II. Core Fundamentals: The Four Key Factors Determining Cable Size

Calculate the current (load size): This is the starting point for selecting the right equipment. The power rating indicated on your device’s nameplate directly determines the base current that the cable must be able to handle. For a three-phase 380V motor, there’s a remarkably handy mental calculation formula:

1 kW is approximately equal to 2 A of current.

This can help you quickly estimate on-site.
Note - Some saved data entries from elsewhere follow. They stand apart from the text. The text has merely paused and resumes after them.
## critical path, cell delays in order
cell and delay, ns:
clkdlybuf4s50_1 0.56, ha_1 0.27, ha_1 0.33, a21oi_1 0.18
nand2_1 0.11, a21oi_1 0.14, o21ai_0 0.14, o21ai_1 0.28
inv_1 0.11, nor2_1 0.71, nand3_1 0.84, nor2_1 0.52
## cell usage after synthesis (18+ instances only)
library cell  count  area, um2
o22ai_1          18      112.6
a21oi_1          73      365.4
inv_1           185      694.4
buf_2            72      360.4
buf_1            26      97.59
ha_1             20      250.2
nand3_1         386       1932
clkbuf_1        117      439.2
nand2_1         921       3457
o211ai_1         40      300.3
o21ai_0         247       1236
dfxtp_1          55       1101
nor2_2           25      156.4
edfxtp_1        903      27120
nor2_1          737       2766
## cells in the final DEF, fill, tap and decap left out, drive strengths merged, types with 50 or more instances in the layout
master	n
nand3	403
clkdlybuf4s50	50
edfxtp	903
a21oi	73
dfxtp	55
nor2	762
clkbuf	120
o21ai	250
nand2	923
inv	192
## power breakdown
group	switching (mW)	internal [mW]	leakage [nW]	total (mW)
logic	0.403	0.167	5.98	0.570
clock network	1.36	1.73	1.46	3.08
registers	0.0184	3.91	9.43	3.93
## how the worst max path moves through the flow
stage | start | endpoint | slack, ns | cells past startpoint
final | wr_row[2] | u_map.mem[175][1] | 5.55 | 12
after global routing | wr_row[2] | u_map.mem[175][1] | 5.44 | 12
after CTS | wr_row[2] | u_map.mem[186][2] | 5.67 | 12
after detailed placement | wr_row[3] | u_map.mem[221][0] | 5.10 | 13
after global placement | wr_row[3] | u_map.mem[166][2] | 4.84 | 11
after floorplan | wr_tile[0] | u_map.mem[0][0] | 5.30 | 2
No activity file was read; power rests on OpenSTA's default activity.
$ cat src/rtl/svm_seq_pkg.sv
// rtl/svm_seq_pkg.sv - shared types and default coefficients for the sequential SVM core
package svm_seq_pkg;

    typedef enum logic [1:0] {
        ST_IDLE = 2'd0,
        ST_MAC  = 2'd1,
        ST_OUT  = 2'd2
    } svm_state_e;

    localparam int SVM_NFEAT = 4;
    localparam int SVM_IW    = 4;
    localparam int SVM_WW    = 8;
    localparam int SVM_OW    = 13;

    // Entry i sits at bits [i*WW +: WW]: {73, 73, -73, -73} read from high to low.
    localparam logic [SVM_NFEAT*SVM_WW-1:0] SVM_W = 32'h4949_B7B7;
    localparam logic signed [SVM_OW-1:0]    SVM_B = 13'sd1170;

endpackage

$ cat src/rtl/svm_seq_if.sv
// rtl/svm_seq_if.sv - feature-in / score-out handshake bundle for svm_seq_core
interface svm_seq_if
    import svm_seq_pkg::*;
#(
    parameter int NFEAT = SVM_NFEAT,
    parameter int IW    = SVM_IW,
    parameter int OW    = SVM_OW
) ();

    logic                  in_valid;
    logic                  in_ready;
    logic [NFEAT*IW-1:0]   inp;
    logic                  out_valid;
    logic                  out_ready;
    logic signed [OW-1:0]  out;
    logic                  out_class;
    logic                  busy;

    modport master (
        output in_valid, inp, out_ready,
        input  in_ready, out_valid, out, out_class, busy
    );

    modport slave (
        input  in_valid, inp, out_ready,
        output in_ready, out_valid, out, out_class, busy
    );

endinterface

$ cat src/rtl/svm_seq_mac_unit.sv
// rtl/svm_seq_mac_unit.sv - the single shared signed multiply-accumulate step
module svm_seq_mac_unit #(
    parameter int IW = 4,
    parameter int WW = 8,
    parameter int OW = 13
) (
    input  logic [IW-1:0]        feat,
    input  logic signed [WW-1:0] weight,
    input  logic signed [OW+1:0] acc,
    output logic signed [OW+1:0] sum
);

    localparam int PW  = WW + IW + 1;
    localparam int EXT = OW + 2 - PW;

    logic signed [PW-1:0] prod;

    // Features are unsigned; the zero MSB keeps them non-negative in the signed multiply.
    assign prod = $signed({1'b0, feat}) * weight;
    assign sum  = acc + $signed({{EXT{prod[PW-1]}}, prod});

endmodule

$ cat src/rtl/svm_seq_core.sv
// rtl/svm_seq_core.sv - time-multiplexed linear SVM evaluator (SVM_SEQ_SAT_EN: clamp final score)
module svm_seq_core
    import svm_seq_pkg::*;
#(
    parameter int                      NFEAT   = SVM_NFEAT,
    parameter int                      IW      = SVM_IW,
    parameter int                      WW      = SVM_WW,
    parameter int                      OW      = SVM_OW,
    parameter logic [NFEAT*WW-1:0]     WEIGHTS = SVM_W,
    parameter logic signed [OW-1:0]    BIAS    = SVM_B
) (
    input  logic    clk,
    input  logic    rst_n,
    svm_seq_if.slave io
);

    localparam int IDXW = (NFEAT > 1) ? $clog2(NFEAT) : 1;
    localparam logic [IDXW-1:0] LAST_IDX = IDXW'(NFEAT - 1);

    localparam logic [1:0] S_IDLE = ST_IDLE;
    localparam logic [1:0] S_MAC  = ST_MAC;
    localparam logic [1:0] S_OUT  = ST_OUT;

    logic [1:0]            state;
    logic [IDXW-1:0]       idx;
    logic signed [OW+1:0]  acc;
    logic [NFEAT*IW-1:0]   feat_r;
    logic signed [OW-1:0]  out_r;
    logic                  cls_r;

    logic [IW-1:0]         feat_cur;
    logic signed [WW-1:0]  w_cur;
    logic signed [OW+1:0]  mac_sum;
    logic signed [OW+1:0]  bias_ext;
    logic signed [OW-1:0]  res;

    assign feat_cur = feat_r[idx*IW +: IW];
    assign w_cur    = WEIGHTS[idx*WW +: WW];
    assign bias_ext = {{2{BIAS[OW-1]}}, BIAS};

    svm_seq_mac_unit #(
        .IW (IW),
        .WW (WW),
        .OW (OW)
    ) u_mac (
        .feat   (feat_cur),
        .weight (w_cur),
        .acc    (acc),
        .sum    (mac_sum)
    );

    // Only the final sum is narrowed; the running accumulator keeps two guard bits.
`ifdef SVM_SEQ_SAT_EN
    localparam logic signed [OW+1:0] SAT_MAX = (OW+2)'((1 << (OW - 1)) - 1);
    localparam logic signed [OW+1:0] SAT_MIN = ~SAT_MAX;

    always_comb begin
        res = mac_sum[OW-1:0];
        if (mac_sum > SAT_MAX)
            res = SAT_MAX[OW-1:0];
        else if (mac_sum < SAT_MIN)
            res = SAT_MIN[OW-1:0];
    end
`else
    always_comb begin
        res = mac_sum[OW-1:0];
    end
`endif

    always_ff @(posedge clk or negedge rst_n) begin
        if (!rst_n) begin
            state  <= S_IDLE;
            idx    <= '0;
            acc    <= '0;
            feat_r <= '0;
            out_r  <= '0;
            cls_r  <= 1'b0;
        end else begin
            case (state)
                S_IDLE: begin
                    if (io.in_valid) begin
                        feat_r <= io.inp;
                        acc    <= bias_ext;
                        idx    <= '0;
                        state  <= S_MAC;
                    end
                end
                S_MAC: begin
                    acc <= mac_sum;
                    idx <= idx + 1'b1;
                    if (idx == LAST_IDX) begin
                        out_r <= res;
                        cls_r <= ~res[OW-1];
                        idx   <= '0;
                        state <= S_OUT;
                    end
                end
                S_OUT: begin
                    if (io.out_ready)
                        state <= S_IDLE;
                end
                default: state <= S_IDLE;
            endcase
        end
    end

    assign io.in_ready  = (state == S_IDLE);
    assign io.out_valid = (state == S_OUT);
    assign io.busy      = (state == S_MAC) || (state == S_OUT);
    assign io.out       = out_r;
    assign io.out_class = cls_r;

endmodule

$ cat src/flat_wrapper.sv
// flat-port wrapper written by rule: the top's interface ports become plain ports
module svm_seq_core_flat import svm_seq_pkg::*;
#(
    parameter int                      NFEAT   = SVM_NFEAT,
    parameter int                      IW      = SVM_IW,
    parameter int                      WW      = SVM_WW,
    parameter int                      OW      = SVM_OW,
    parameter logic [NFEAT*WW-1:0]     WEIGHTS = SVM_W,
    parameter logic signed [OW-1:0]    BIAS    = SVM_B
)
  (clk, rst_n, io_in_valid, io_inp, io_out_ready, io_in_ready, io_out_valid, io_out, io_out_class, io_busy);
  svm_seq_if #(.NFEAT(NFEAT), .IW(IW), .OW(OW)) io_i ();
  input  logic clk;
  input  logic rst_n;
  input wire logic [$bits(io_i.in_valid)-1:0] io_in_valid;
  input wire logic [$bits(io_i.inp)-1:0] io_inp;
  input wire logic [$bits(io_i.out_ready)-1:0] io_out_ready;
  output wire logic [$bits(io_i.in_ready)-1:0] io_in_ready;
  output wire logic [$bits(io_i.out_valid)-1:0] io_out_valid;
  output wire logic [$bits(io_i.out)-1:0] io_out;
  output wire logic [$bits(io_i.out_class)-1:0] io_out_class;
  output wire logic [$bits(io_i.busy)-1:0] io_busy;
  assign io_i.in_valid = io_in_valid;
  assign io_i.inp = io_inp;
  assign io_i.out_ready = io_out_ready;
  assign io_in_ready = io_i.in_ready;
  assign io_out_valid = io_i.out_valid;
  assign io_out = io_i.out;
  assign io_out_class = io_i.out_class;
  assign io_busy = io_i.busy;
  svm_seq_core #(.NFEAT(NFEAT), .IW(IW), .WW(WW), .OW(OW), .WEIGHTS(WEIGHTS), .BIAS(BIAS)) u_core (.clk(clk), .rst_n(rst_n), .io(io_i));
endmodule
$ cat config.mk
export PLATFORM = sky130hd
export DESIGN_NAME = svm_seq_core_flat
export DESIGN_NICKNAME = d
export VERILOG_FILES = /design/src/rtl/svm_seq_pkg.sv /design/src/rtl/svm_seq_if.sv /design/src/rtl/svm_seq_mac_unit.sv /design/src/rtl/svm_seq_core.sv /design/src/flat_wrapper.sv
export SDC_FILE = /design/constraint.sdc
export NUM_CORES = 1
export LEC_CHECK = 0
export CAP_MARGIN = 20
export CELL_PAD_IN_SITES_DETAIL_PLACEMENT = 0
export CELL_PAD_IN_SITES_GLOBAL_PLACEMENT = 2
export CORE_AREA = 10 10 103 105
export DETAILED_ROUTE_END_ITERATION = 8
export DIE_AREA = 0 0 113 115
export GPL_TIMING_DRIVEN = 0
export PLACE_DENSITY = 0.88
export RECOVER_POWER = 50
export SYNTH_ARGS = -nofsm -noshare
export SYNTH_HDL_FRONTEND = slang
export SYNTH_SLANG_ARGS = --single-unit
$ cat constraint.sdc
create_clock -name clk -period 10.71 [get_ports clk]
set_input_delay 2.142 -clock clk [delete_from_list [all_inputs] [get_ports clk]]
set_output_delay 2.142 -clock clk [all_outputs]
set_load 0.01 [all_outputs]
==> out/results.ini, run 1 <==
[clock_network]
post_cts_buffers = 0
cts_buffer_depth = 2
clock-sinks = 47
clk_latency_ns = 0.30
htreeDepth = 2
numCtsBuffers = 5
cts_tree = yes
cts_hold_buffers = 0
path_clk_slew_ns = 0.09
cts_resized = 0
cts-root-buf = clkbuf_8

[synth]
synth_mux_area_frac = 0.105
synth_nets = 396
synthCells = 324
syn_avg_cell_area_sq_um = 10.4
synthArstFlopShare = 1.00
synth_compound_area_frac = 0.113
synth.distinct_cells = 50
yosysWarnings = 0
yosys.area_share.xor_xnor = 0.0233
synthesis.area_sq_um = 3380
yosys.area_share.simple = 0.0999
ys_seq_elements = 47
synth_top_family_by_area = adder cells
synth-adder-area-share = 0.239
synth_edf_count = 0
ys_seq_area_frac = 0.348
ys.flop_type = dfrtp_1

[timing]
final.period_utilization = 0.458
hold_ws_ns = 0.493
finalHoldViolCount = 0
rsz0062_at_grt = no
setup_viol = 0
finalSetupTns_ns = 0
drv_slew = 0
fin_skew_ns = 0.00703
final.min_clock_period_ns = 4.91
slew_headroom = 0.105
fmax_mhz = 204
tightest_slew_ns = 1.34

[setup_path]
slowest_delay_ns = 0.56
worstPathRequired_ns = 10.91
critPathLaunchType = flip-flop
rrSetupSlack_ns = 5.80
crit_fanout = 10
cpMostUsedCell = fa_1
critPathSlowestCell = fa_1
cp_cell_sequence = clkbuf_1, mux2i_1, or2_0, fa_1, fa_1, fa_1, inv_1, ha_1, a21o_1, a21oi_2, a21oi_1, or3_1, a32o_1
worstSetupEndpointType = flip-flop
cp.arrival_ns = 5.10
critPathKind = flip-flop to flip-flop

[routing]
wl_per_cell_um = 15.4
ant_nets = 0
finalWirelength_um = 7370
routed_via_density = 4.96
vias = 2366
drc = 0
drt_first_pass_iters = 4
dr.first_iter.drc_count = 124

[cells_and_area]
finalInstanceArea_sq_um = 3960
fin_nets = 440
diodes = 0
fin_cells = 477
syn_to_final_growth_pct = 17.2
drive_gt1_frac = 0.119

[floorplanning]
initial_core_util = 0.395
die_y_um = 115
die_w_um = 113
num_io_pins = 37
core.rowCount = 34
dieArea_sq_um = 13000
coreArea_sq_um = 8550

[global_route]
antenna_found_initial = 0
grt_start_max_net_pins = 26
grt_pass1_vias = 2611
overflow = 0
grt_pass1_wl_um = 13100
grt.total_usage = 0.122

[place]
dp.cells = 469
placed_area_sq_um = 3890
port-buffer-count = 36
place.gp.congestion = 0.826
dp_hpwl_um = 5920

[min_path]
hp-class = flip-flop to flip-flop

[flow_run]
drv_cap = 0

[status]
status = finished clean

==> critical path: cells and delay by family (launching register included) <==
kind / cells / cell delay (ns)
simple gates: 2 / 0.94
compound gates: 4 / 0.76
flops: 1 / 0.36
buf+inv: 2 / 0.53
mux: 1 / 0.25
fa+ha+maj: 4 / 1.98
==> logic make-up (layout without fill, tap and decap cells) <==
kind of cell | Yosys count | in the layout
adders and majority gates | 52 | 52
muxes | 32 | 32
AOI/OAI and AO/OA | 57 | 57
buffers and inverters | 62 | 107
DFF | 47 | 47
xor gates and xnor gates | 9 | 9
other | 2 | 2
and+or+nand+nor | 63 | 63
==> registers in the layout (all words and copies together) (netlist names) <==
signal	cells
u_core.acc	13
u_core.feat_r	16
u_core.idx	2
u_core.io.out	13
u_core.io.out_class	1
u_core.state	2
==> worst paths after layout <==
kind                       cells after the start                            end                           from
setup / recovery                              13     u_core.acc[11]$_DFFE_PN0P_      u_core.idx[0]$_DFFE_PN0P_
hold / removal                                 2  u_core.io.out[12]$_DFFE_PN0P_  u_core.io.out[12]$_DFFE_PN0P_
setup reg to reg                              13     u_core.acc[11]$_DFFE_PN0P_      u_core.idx[0]$_DFFE_PN0P_
hold reg to reg                                2  u_core.io.out[12]$_DFFE_PN0P_  u_core.io.out[12]$_DFFE_PN0P_
max in group asynchronous                      2      u_core.acc[8]$_DFFE_PN0P_                          rst_n
min in group asynchronous                      1   u_core.feat_r[0]$_DFFE_PN0P_                          rst_n
==> layer usage <==
layer | wire length, um | global-route usage | up-vias
li1 | - | - | 1175
met4 | 119 | 0.0398 | 0
met5 | 0 | 0 | -
met2 | 3500 | 0.196 | 41
met1 | 3410 | 0.158 | 1144
met3 | 331 | 0.0292 | 6
==> synth_stat cells, types with 2 or more instances <==
| cell | n | area share |
|---|---|---|
| xnor2_1 | 7 | 0.018 |
| or3_1 | 2 | 0.0037 |
| nand4b_1 | 2 | 0.0052 |
| and2_1 | 4 | 0.0074 |
| o21a_1 | 2 | 0.0044 |
| mux2_2 | 27 | 0.090 |
| o21ai_0 | 11 | 0.016 |
| or2_2 | 4 | 0.0074 |
| o22a_1 | 2 | 0.0052 |
| fa_1 | 21 | 0.12 |
| ha_1 | 31 | 0.11 |
| a21o_1 | 4 | 0.0089 |
| nor2_1 | 4 | 0.0044 |
| nand2b_1 | 3 | 0.0056 |
| xor2_1 | 2 | 0.0052 |
| dfrtp_1 | 47 | 0.35 |
| nand4_1 | 4 | 0.0074 |
| a22o_1 | 3 | 0.0078 |
| o31ai_1 | 4 | 0.0089 |
| nand2_1 | 28 | 0.031 |
| a21oi_1 | 16 | 0.024 |
| nand3_1 | 2 | 0.0030 |
| inv_1 | 51 | 0.057 |
| mux2i_1 | 5 | 0.015 |
| buf_2 | 2 | 0.0030 |
| clkbuf_1 | 8 | 0.0089 |
| a32o_1 | 2 | 0.0059 |
| a211oi_1 | 2 | 0.0044 |
| conb_1 | 2 | 0.0022 |
| or4b_1 | 2 | 0.0059 |
==> per-stage QoR <==
step | util | setup slack, ns
finish | 0.463 | 5.80
global route | 0.463 | 5.52
CTS | 0.465 | 6.26
floorplan | - | 6.62
global placement | 0.453 | 6.11
detailed placement | 0.455 | 6.30
==> placed cells by master, fill, tap and decap left out, types with 4 or more instances in the layout <==
cell type and instances:
a21o_1 4, a21oi_1 16, and2_1 4, clkbuf_1 12, clkbuf_8 5, clkdlybuf4s50_1 34, dfrtp_1 47, fa_1 21
ha_1 31, inv_1 51, mux2_2 27, mux2i_1 5, nand2_1 28, nand4_1 4, nor2_1 4, o21ai_0 11
o31ai_1 4, xnor2_1 7
==> final cells by class <==
type                            count  area (sq um)
Fill cell                         821          4590
Multi-Input combinational cell    215          1970
Sequential cell                    47          1180
Timing Repair Buffer               37           358
Inverter                           51           191
Tap cell                          108           135
Clock buffer                        6          72.6
Buffer                             11          42.5
Clock inverter                      2          16.3
Power of run 1 is left out: the tool's default activity adds up to more than one toggle a clock period on the data nets, which glitch-free logic cannot reach.
==> run 2: changes to the inputs <==
- CORE_AREA: 10 10 103 105 -> 10 10 107 109
- DIE_AREA: 0 0 113 115 -> 0 0 117 119
- PLACE_DENSITY: 0.88 -> 0.82
- clock period: 10.71 -> 4.9 ns (I/O delays scaled with it)
==> run 2 against run 1 <==
  * Sequential cell count is the same
  * Clock skew grew 0.0029 ns
  * Maximum frequency grew 13%
  * Final area grew 0.25%
  * Hold slack lost 0.0075 ns
  * Via count shrank 0.72%
  * Final cell count grew 1.3%
  * Critical path type unchanged
  * Critical endpoint unchanged
  * Largest cell class unchanged
==> out/results.ini, run 2 (same netlist as run 1, synthesis figures left out) <==
[status]
status = finished clean

[setup_path]
rrSetupSlack_ns = 0.54  ; -5.26 ns
critPathLaunchType = flip-flop
crit_fanout = 10  ; unchanged
r2r-end = u_core.acc[11]$_DFFE_PN0P_
cpMostUsedCell = fa_1
slowest_delay_ns = 0.56  ; about the same
rr_worst_depth = 13  ; unchanged
worstSetupEndpointType = flip-flop
cp.arrival_ns = 4.57  ; -0.53 ns
critPathKind = flip-flop to flip-flop
critPathSlowestCell = fa_1
worstSetupStartpoint = u_core.idx[0]$_DFFE_PN0P_
r2r_start = u_core.idx[0]$_DFFE_PN0P_
cp_cell_sequence = buf_2, mux2i_1, or2_2, fa_1, fa_1, fa_1, inv_1, ha_1, a21o_1, a21oi_2, a21oi_1, or3_1, a32o_1
worstPathRequired_ns = 5.11  ; -5.80 ns

[clock_network]
numCtsBuffers = 5  ; unchanged
cts_resized = 0  ; unchanged
clk_latency_ns = 0.31  ; about the same
clock-sinks = 47  ; unchanged
cts_tree = yes
cts_hold_buffers = 0  ; unchanged
path_clk_slew_ns = 0.10  ; about the same
cts-root-buf = clkbuf_8
cts_buffer_depth = 2  ; unchanged
htreeDepth = 2  ; unchanged
post_cts_buffers = 0  ; unchanged

[cells_and_area]
fin_cells = 483  ; +1.3%
final_common_cell = inv_1
syn_to_final_growth_pct = 17.5
top_register = u_core.feat_r
nFillCells = 930  ; +13%
largest_reg_flops = 16  ; unchanged
fin_nets = 440  ; unchanged
diodes = 0  ; unchanged
layout_common_cells = inv_1 (51), dfrtp_1 (47), clkdlybuf4s50_1 (34)
drive_gt1_frac = 0.125  ; +0.00542

[min_path]
hp-class = flip-flop to flip-flop
hold_path.startpoint = u_core.io.out[12]$_DFFE_PN0P_
holdPathStages = 2  ; unchanged
hold_end = u_core.io.out[12]$_DFFE_PN0P_

[floorplanning]
coreArea_sq_um = 9460  ; +11%
initial_core_util = 0.357  ; -0.0380
core.rowCount = 36  ; +5.9%
die_y_um = 119  ; +3.5%
num_io_pins = 37  ; unchanged
die_w_um = 117  ; +3.5%
dieArea_sq_um = 13900  ; +7.1%

[timing]
final.min_clock_period_ns = 4.36  ; -0.548 ns
rsz0062_at_grt = no
finalHoldViolCount = 0  ; unchanged
final.period_utilization = 0.889  ; +0.431
setup_viol = 0  ; unchanged
fmax_mhz = 229  ; +13%
tightest_slew_ns = 1.37  ; +0.0268 ns
finalSetupTns_ns = 0  ; unchanged
slew_headroom = 0.0871  ; -0.0179
fin_skew_ns = 0.00995  ; +0.00292 ns
drv_slew = 0  ; unchanged

[place]
dp.cells = 475  ; +1.3%
place.gp.congestion = 0.791  ; -4.2%
port-buffer-count = 36  ; unchanged
dp_hpwl_um = 6050  ; +2.2%

[flow_run]
drv_cap = 0  ; unchanged

[routing]
drt_first_pass_iters = 4  ; unchanged
drc = 0  ; unchanged
vias = 2349  ; -0.72%
dr.first_iter.drc_count = 114  ; -8.1%
ant_nets = 0  ; unchanged
routed_via_density = 4.86  ; -2.0%
wl_per_cell_um = 15.4  ; -0.36%
finalWirelength_um = 7430  ; +0.90%

[global_route]
overflow = 0  ; unchanged
antenna_found_initial = 0  ; unchanged
grt_pass1_wl_um = 13000  ; -0.53%
grt.total_usage = 0.116  ; -0.00605
grt_pass1_vias = 2542  ; -2.6%
grt_start_max_net_pins = 26  ; unchanged

-- run 2: area by class of cell --
class / count / area, sq um / share of cell area
Sequential cell: 47 / 1180 / 0.296
Clock inverter: 2 / 17.5 / 0.00441
Tap cell: 114 / 143 / 0.0359
Buffer: 11 / 43.8 / 0.0110
Clock buffer: 6 / 72.6 / 0.0183
Multi-Input combinational cell: 215 / 1970 / 0.496
Timing Repair Buffer: 37 / 358 / 0.0901
Inverter: 51 / 191 / 0.0482
-- run 2: worst max path at each step --
stage                                            to  cells after the start  slack (ns)
finish                   u_core.acc[11]$_DFFE_PN0P_                     13        0.54
global route        u_core.io.out_class$_DFFE_PN0P_                     16        0.16
CTS                 u_core.io.out_class$_DFFE_PN0P_                     16        0.51
detailed placement  u_core.io.out_class$_DFFE_PN0P_                     16        0.53
global placement         u_core.acc[11]$_DFFE_PN0P_                     16        0.52
floorplan                u_core.acc[11]$_DFFE_PN0P_                     13        0.81
-- run 2: worst max-delay path: cells and delay by family, from the launching register on --
kind                       cells  cell delay [ns]
AOI/OAI and AO/OA              4             0.76
adders and majority gates      4             1.92
buffers and inverters          2             0.26
DFF                            1             0.39
muxes                          1             0.14
and+or+nand+nor                2             0.78
-- run 2: metal layers --
layer	share of wire	up-vias	GRT usage	wire, um
met5	0	-	0	0
met4	0.020	0	0.0394	145
met3	0.050	10	0.0306	370
met2	0.45	39	0.176	3310
met1	0.48	1125	0.156	3600
li1	-	1175	-	-
-- run 2: stage by stage --
step / hold slack (ns) / area [sq um] / util / setup WS (ns)
after global routing: 0.528 / 3970 / 0.420 / 0.164
after detailed placement: 0.472 / 3900 / 0.412 / 0.534
after global placement: 0.465 / 3880 / 0.411 / 0.519
final: 0.485 / 3970 / 0.420 / 0.542
after floorplan: 0.456 / 3380 / - / 0.809
after CTS: 0.494 / 3990 / 0.422 / 0.508
Power of run 2 is left out for the same reason.
==> run 3: changes to the inputs <==
- CORE_AREA: 10 10 107 109 -> 10 10 106 108
- CTS_BUF_LIST: not set -> sky130_fd_sc_hd__clkbuf_8
- CTS_CLUSTER_SIZE: not set -> 10
- DIE_AREA: 0 0 117 119 -> 0 0 116 118
- PLACE_DENSITY: 0.82 -> 0.83
==> run 3 against run 2 <==
  * Sequential share of layout area barely moved
  * Utilization rose by 1.6 points
  * Critical path depth did not move
  * Clock skew rose by 0.0048 ns
  * Hold slack improved by 0.011 ns
  * Final cell count fell by 0.62%
  * Sequential cell count did not move
  * Die area fell by 1.7%
  * Register-to-register slack got worse by 0.05 ns
  * Setup slack got worse by 0.046 ns
  * Non-clock buffer count did not move
  * Count of clock-buffer cells in the layout fell by 1
  * Critical path type unchanged
  * Critical endpoint unchanged
  * Largest cell class unchanged
  * Highest routed layer unchanged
Installation Environment (Heat Dissipation Conditions): Whether the cable has good heat dissipation significantly affects its current-carrying capacity. Is the cable installed in conduit, buried underground, routed through cable trays, or exposed to the air? What is the ambient temperature surrounding the cable? The poorer the heat dissipation, the greater the reduction required in the cable’s carrying capacity (current rating). When cables are directly buried, the current rating is typically multiplied by a correction factor ranging from 0.8 to 0.9; and when multiple cables are laid side by side, the correction factor can be as low as 0.7 to 0.9.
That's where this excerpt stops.